→ DATA
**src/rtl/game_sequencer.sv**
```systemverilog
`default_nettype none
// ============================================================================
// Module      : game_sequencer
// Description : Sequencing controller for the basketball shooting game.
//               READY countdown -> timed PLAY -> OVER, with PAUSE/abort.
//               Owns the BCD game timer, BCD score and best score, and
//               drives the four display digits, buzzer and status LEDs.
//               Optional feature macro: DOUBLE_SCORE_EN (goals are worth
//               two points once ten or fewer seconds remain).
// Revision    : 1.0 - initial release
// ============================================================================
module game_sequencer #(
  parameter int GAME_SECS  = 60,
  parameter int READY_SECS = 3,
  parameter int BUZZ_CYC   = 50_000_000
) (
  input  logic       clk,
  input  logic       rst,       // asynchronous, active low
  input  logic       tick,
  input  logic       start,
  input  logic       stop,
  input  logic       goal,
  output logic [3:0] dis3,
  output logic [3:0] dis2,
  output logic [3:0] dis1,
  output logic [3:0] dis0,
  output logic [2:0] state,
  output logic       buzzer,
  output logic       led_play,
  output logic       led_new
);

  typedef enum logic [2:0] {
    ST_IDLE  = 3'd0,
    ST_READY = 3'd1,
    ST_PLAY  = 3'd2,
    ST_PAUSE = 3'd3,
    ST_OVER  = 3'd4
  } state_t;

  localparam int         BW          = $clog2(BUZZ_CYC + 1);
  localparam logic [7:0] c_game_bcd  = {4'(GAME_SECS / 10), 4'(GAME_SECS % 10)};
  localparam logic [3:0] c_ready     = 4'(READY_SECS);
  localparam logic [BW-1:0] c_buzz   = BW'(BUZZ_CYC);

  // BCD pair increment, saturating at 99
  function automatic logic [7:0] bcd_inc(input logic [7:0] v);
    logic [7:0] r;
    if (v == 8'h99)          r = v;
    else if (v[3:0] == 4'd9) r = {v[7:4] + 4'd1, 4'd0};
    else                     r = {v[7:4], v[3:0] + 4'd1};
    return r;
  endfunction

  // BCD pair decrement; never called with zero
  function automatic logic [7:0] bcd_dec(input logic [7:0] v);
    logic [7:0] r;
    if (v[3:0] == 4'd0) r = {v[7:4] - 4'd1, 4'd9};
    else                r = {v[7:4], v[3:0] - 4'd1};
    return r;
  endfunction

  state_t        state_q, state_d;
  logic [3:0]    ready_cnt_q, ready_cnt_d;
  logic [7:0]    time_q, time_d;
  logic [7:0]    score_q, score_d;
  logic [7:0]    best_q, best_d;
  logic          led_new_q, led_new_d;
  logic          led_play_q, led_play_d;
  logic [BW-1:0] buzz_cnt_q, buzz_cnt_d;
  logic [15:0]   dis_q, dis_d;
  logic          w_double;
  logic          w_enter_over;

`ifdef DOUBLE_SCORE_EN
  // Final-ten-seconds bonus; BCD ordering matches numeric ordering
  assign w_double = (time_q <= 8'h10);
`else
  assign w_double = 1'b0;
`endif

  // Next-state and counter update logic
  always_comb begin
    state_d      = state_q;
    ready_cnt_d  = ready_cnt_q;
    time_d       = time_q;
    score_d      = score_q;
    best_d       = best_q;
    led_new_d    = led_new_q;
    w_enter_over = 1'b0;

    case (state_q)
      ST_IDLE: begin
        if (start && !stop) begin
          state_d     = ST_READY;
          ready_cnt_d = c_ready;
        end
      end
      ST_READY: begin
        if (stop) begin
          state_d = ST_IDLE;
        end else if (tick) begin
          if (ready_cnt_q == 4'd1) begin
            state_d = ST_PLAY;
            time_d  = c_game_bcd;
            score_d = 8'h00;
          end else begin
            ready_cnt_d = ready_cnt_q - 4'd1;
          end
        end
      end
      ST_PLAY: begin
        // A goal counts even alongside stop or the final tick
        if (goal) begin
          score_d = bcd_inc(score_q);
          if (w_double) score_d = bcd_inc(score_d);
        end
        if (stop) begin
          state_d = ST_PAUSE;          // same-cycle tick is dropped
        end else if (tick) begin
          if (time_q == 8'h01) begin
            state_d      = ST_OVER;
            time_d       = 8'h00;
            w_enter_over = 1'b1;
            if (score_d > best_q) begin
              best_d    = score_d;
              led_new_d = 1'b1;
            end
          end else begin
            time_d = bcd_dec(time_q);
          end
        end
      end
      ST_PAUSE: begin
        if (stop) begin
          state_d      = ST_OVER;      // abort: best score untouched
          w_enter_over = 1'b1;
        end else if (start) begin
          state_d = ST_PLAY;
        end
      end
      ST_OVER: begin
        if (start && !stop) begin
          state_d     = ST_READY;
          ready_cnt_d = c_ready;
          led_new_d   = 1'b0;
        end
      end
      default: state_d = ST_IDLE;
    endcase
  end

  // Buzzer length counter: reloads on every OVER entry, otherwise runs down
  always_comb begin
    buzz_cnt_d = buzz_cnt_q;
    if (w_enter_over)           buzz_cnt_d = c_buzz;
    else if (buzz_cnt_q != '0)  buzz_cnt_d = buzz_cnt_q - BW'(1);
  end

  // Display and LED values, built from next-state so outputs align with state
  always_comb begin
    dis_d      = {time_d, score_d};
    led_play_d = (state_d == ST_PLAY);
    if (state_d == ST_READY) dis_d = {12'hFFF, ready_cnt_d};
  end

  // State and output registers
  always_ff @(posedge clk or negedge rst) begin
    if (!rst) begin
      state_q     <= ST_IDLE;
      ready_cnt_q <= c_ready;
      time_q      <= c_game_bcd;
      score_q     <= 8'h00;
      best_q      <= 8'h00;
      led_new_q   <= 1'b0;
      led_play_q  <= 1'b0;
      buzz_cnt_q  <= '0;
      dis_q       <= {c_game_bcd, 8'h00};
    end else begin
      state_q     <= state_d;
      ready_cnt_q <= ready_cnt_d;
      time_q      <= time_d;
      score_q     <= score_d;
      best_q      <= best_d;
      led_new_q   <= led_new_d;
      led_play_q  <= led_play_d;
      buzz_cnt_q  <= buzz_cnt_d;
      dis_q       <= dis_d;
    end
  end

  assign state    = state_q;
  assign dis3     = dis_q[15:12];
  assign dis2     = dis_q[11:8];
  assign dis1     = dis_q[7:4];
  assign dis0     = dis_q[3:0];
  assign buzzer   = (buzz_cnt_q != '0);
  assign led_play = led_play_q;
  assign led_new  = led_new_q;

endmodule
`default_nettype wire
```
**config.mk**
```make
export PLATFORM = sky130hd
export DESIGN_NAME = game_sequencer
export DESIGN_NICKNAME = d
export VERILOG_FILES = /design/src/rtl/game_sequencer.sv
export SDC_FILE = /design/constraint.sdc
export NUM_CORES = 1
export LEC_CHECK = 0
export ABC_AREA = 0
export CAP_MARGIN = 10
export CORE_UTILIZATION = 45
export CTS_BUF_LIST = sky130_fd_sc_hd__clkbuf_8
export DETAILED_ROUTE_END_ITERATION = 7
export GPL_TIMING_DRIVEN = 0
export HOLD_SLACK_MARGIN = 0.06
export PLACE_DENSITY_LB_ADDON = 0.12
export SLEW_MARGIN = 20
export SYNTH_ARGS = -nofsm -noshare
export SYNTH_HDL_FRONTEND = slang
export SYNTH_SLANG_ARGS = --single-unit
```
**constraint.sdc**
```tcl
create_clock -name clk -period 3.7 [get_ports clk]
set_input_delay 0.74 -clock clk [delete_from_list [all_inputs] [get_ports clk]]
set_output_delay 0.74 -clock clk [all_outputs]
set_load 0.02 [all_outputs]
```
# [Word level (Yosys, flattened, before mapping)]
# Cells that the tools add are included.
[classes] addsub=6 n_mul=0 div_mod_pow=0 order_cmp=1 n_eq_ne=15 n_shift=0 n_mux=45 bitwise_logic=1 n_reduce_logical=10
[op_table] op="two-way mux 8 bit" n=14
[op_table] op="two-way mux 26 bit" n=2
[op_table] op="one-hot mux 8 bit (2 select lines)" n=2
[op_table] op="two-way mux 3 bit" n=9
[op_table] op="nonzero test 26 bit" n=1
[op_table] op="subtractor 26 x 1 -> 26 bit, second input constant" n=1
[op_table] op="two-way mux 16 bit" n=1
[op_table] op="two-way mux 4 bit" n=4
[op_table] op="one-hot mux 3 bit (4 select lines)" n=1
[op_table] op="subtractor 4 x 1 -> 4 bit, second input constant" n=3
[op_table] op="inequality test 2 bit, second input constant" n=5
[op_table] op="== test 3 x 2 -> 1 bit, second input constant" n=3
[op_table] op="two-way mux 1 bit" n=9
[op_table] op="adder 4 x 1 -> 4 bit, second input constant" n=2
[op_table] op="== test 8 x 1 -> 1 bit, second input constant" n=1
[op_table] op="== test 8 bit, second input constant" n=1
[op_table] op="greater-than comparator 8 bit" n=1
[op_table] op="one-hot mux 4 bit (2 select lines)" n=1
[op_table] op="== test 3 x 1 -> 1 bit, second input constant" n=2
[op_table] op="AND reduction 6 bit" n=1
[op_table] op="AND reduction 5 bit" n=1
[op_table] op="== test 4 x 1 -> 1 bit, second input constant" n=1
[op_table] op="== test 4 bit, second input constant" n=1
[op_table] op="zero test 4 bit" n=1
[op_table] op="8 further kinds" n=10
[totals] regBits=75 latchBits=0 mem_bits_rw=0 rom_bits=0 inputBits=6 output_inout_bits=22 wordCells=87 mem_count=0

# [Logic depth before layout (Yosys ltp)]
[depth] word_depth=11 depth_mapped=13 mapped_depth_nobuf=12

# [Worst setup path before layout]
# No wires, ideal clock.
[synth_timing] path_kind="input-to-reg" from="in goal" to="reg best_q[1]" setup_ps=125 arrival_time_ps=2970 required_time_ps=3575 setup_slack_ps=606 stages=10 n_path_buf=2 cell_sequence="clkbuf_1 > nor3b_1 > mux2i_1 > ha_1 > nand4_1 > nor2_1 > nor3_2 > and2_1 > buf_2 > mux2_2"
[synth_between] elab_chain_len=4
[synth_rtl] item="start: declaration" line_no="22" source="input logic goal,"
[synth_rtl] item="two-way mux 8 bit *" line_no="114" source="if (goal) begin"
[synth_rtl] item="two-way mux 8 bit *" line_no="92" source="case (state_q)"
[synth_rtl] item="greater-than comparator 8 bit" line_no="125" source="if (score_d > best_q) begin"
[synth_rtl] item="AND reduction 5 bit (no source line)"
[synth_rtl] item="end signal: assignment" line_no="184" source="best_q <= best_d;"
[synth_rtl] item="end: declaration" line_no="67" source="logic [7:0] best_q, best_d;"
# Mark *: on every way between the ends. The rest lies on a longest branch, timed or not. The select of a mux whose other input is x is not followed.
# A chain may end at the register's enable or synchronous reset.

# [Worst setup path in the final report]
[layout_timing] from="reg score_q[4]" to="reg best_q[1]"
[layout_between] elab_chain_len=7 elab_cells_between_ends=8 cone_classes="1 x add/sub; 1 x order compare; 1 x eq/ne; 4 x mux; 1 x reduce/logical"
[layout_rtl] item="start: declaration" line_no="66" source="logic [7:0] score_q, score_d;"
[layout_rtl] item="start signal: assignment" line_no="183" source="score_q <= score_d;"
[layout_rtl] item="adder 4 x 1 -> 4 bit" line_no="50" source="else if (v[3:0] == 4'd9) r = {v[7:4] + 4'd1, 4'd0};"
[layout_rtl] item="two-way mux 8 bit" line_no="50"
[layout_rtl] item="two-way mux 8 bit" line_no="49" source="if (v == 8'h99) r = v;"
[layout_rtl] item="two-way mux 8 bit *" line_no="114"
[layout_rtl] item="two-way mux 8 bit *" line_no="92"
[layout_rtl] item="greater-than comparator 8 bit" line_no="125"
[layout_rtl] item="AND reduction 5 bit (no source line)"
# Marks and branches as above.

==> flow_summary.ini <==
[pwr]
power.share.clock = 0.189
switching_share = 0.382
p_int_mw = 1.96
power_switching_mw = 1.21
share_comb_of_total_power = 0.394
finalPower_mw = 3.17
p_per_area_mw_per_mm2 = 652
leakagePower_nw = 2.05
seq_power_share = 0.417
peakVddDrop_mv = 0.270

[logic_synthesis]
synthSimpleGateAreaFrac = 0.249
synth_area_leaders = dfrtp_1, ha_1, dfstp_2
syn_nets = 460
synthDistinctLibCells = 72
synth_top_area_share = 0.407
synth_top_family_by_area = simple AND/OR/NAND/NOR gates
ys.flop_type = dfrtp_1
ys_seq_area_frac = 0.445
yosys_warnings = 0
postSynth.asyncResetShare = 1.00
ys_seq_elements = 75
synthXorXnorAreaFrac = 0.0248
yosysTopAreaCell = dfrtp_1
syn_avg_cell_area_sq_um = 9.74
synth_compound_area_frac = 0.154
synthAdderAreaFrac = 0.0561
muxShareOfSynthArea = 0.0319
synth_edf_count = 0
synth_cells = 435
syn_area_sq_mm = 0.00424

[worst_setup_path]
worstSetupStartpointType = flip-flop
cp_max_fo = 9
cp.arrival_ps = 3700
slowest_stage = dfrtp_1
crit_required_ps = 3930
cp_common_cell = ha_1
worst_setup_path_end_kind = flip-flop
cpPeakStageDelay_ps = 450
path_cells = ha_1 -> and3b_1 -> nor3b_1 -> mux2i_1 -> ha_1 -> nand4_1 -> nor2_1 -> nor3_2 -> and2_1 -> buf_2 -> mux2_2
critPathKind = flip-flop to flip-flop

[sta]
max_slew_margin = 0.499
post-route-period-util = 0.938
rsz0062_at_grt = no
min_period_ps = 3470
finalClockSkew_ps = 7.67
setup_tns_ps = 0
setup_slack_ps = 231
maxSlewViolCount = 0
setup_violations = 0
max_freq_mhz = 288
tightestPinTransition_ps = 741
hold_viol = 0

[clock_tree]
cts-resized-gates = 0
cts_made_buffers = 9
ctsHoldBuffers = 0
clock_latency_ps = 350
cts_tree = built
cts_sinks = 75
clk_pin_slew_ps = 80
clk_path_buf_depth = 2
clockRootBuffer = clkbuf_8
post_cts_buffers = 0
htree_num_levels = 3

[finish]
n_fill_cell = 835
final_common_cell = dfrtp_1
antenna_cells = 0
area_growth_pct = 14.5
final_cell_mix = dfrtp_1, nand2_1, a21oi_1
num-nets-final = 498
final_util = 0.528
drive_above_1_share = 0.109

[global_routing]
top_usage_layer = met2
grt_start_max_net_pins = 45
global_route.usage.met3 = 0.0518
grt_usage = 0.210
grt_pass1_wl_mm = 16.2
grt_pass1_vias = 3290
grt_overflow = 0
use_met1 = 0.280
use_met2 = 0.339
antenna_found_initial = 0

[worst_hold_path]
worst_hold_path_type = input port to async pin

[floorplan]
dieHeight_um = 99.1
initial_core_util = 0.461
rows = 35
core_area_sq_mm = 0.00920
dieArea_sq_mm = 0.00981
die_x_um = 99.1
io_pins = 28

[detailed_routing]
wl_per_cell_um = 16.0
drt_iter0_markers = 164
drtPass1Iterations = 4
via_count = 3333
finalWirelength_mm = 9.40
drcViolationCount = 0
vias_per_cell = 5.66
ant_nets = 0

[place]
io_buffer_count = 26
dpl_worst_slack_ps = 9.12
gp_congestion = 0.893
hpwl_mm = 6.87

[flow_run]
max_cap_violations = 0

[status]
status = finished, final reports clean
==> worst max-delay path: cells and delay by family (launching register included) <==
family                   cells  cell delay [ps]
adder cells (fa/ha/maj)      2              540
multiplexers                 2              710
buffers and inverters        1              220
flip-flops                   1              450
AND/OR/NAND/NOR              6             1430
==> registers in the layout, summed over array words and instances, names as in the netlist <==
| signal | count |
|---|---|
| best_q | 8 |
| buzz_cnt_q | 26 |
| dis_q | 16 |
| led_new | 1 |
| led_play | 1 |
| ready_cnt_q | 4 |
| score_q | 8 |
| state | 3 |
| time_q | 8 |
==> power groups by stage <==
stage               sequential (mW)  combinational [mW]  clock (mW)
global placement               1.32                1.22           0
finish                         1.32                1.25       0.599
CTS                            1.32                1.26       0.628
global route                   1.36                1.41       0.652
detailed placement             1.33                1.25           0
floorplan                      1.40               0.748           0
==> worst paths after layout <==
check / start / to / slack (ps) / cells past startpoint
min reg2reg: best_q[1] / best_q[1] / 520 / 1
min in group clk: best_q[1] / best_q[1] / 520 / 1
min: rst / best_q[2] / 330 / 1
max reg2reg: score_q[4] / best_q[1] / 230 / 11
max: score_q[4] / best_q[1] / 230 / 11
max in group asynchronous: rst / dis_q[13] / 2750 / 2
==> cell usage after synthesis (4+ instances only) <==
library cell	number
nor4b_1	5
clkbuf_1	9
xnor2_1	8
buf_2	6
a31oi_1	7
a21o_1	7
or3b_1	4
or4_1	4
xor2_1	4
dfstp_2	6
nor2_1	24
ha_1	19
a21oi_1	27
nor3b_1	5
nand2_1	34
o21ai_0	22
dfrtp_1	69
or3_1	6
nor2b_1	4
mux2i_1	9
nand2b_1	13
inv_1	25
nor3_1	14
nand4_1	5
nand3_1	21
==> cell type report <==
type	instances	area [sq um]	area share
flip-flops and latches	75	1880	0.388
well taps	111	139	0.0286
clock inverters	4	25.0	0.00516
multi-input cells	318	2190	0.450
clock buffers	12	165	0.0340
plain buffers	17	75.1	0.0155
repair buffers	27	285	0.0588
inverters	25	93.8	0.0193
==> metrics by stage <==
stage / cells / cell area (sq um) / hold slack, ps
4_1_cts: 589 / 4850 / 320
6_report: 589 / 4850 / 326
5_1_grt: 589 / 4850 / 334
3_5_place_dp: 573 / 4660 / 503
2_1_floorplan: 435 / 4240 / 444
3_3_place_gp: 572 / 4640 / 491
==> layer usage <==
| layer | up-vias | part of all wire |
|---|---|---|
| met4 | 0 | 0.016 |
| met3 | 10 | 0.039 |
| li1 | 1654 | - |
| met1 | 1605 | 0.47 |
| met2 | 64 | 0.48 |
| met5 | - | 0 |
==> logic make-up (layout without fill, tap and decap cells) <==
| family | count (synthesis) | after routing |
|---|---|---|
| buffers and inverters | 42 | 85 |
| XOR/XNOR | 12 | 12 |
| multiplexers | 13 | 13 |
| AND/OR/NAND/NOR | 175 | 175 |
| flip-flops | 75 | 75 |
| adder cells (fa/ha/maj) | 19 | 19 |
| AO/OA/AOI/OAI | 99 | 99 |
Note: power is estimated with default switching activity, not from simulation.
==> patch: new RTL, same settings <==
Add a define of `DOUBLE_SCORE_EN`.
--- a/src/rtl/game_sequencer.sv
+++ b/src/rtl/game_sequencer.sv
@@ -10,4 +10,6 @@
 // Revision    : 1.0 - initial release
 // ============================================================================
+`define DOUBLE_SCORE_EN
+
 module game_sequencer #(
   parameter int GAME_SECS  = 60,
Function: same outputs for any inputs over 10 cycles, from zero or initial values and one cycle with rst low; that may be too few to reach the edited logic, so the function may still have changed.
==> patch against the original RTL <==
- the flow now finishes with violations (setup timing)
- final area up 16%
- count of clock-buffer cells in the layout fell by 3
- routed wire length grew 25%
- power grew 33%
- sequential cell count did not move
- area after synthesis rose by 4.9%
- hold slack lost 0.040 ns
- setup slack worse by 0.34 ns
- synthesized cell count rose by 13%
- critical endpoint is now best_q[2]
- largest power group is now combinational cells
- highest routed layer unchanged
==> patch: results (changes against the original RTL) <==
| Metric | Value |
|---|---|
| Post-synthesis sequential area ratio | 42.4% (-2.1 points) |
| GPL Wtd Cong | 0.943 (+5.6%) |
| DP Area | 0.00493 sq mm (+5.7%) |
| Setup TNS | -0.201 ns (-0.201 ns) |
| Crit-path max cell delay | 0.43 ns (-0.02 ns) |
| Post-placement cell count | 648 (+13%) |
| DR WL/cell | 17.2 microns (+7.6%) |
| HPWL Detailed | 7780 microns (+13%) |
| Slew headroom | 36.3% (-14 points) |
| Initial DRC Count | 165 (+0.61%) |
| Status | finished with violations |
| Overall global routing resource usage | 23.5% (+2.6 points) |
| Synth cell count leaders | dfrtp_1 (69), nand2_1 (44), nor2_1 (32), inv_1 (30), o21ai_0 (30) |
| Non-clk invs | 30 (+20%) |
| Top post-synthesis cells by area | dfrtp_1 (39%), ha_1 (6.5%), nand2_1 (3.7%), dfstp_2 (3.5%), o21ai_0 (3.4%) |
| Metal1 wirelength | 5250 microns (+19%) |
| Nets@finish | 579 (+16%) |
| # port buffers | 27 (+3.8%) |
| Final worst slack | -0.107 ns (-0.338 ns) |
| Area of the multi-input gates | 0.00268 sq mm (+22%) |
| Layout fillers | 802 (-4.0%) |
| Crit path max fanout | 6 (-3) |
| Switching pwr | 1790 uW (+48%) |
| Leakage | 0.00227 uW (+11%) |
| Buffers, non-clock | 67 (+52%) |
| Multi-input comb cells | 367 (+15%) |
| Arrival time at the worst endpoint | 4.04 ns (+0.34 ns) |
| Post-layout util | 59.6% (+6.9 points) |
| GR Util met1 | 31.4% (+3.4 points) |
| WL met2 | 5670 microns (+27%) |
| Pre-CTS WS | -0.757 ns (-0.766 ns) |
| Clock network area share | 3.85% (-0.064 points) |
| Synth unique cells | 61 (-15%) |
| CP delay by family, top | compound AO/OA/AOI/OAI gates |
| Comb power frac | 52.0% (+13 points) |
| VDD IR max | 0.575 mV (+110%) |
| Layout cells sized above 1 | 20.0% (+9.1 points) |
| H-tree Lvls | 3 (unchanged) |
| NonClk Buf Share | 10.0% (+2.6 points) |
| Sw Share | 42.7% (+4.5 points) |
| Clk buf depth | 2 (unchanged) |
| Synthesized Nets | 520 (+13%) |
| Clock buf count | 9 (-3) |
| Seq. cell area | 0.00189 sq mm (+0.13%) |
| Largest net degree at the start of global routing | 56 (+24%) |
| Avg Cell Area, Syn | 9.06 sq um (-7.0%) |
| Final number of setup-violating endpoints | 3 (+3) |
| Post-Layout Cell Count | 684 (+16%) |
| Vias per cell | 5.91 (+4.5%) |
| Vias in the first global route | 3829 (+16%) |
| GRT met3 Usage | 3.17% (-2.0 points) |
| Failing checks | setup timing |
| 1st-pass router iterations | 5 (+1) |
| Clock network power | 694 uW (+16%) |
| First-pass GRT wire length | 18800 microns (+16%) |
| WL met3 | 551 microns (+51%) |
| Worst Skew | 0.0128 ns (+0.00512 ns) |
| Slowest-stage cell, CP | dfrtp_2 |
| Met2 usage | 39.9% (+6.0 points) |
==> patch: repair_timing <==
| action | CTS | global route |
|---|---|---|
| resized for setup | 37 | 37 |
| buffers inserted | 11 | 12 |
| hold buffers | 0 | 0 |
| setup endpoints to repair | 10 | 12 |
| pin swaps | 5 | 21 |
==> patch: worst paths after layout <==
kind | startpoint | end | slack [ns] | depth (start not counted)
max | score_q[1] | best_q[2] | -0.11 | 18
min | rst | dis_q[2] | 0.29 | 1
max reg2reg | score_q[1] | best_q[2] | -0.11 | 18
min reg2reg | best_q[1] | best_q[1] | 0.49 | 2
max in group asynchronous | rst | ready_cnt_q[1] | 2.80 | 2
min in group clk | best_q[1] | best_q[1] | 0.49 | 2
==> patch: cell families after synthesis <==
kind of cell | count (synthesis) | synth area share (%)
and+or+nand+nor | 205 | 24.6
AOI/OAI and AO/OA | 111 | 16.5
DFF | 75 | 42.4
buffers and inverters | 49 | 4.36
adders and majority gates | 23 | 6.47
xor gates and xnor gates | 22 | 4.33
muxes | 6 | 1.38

→ GOAL OF THE EXERCISE
When a line in the data above contains the string "timed", copy that line.

→ REPLY
//               READY countdown -> timed PLAY -> OVER, with PAUSE/abort.
# Mark *: on every way between the ends. The rest lies on a longest branch, timed or not. The select of a mux whose other input is x is not followed.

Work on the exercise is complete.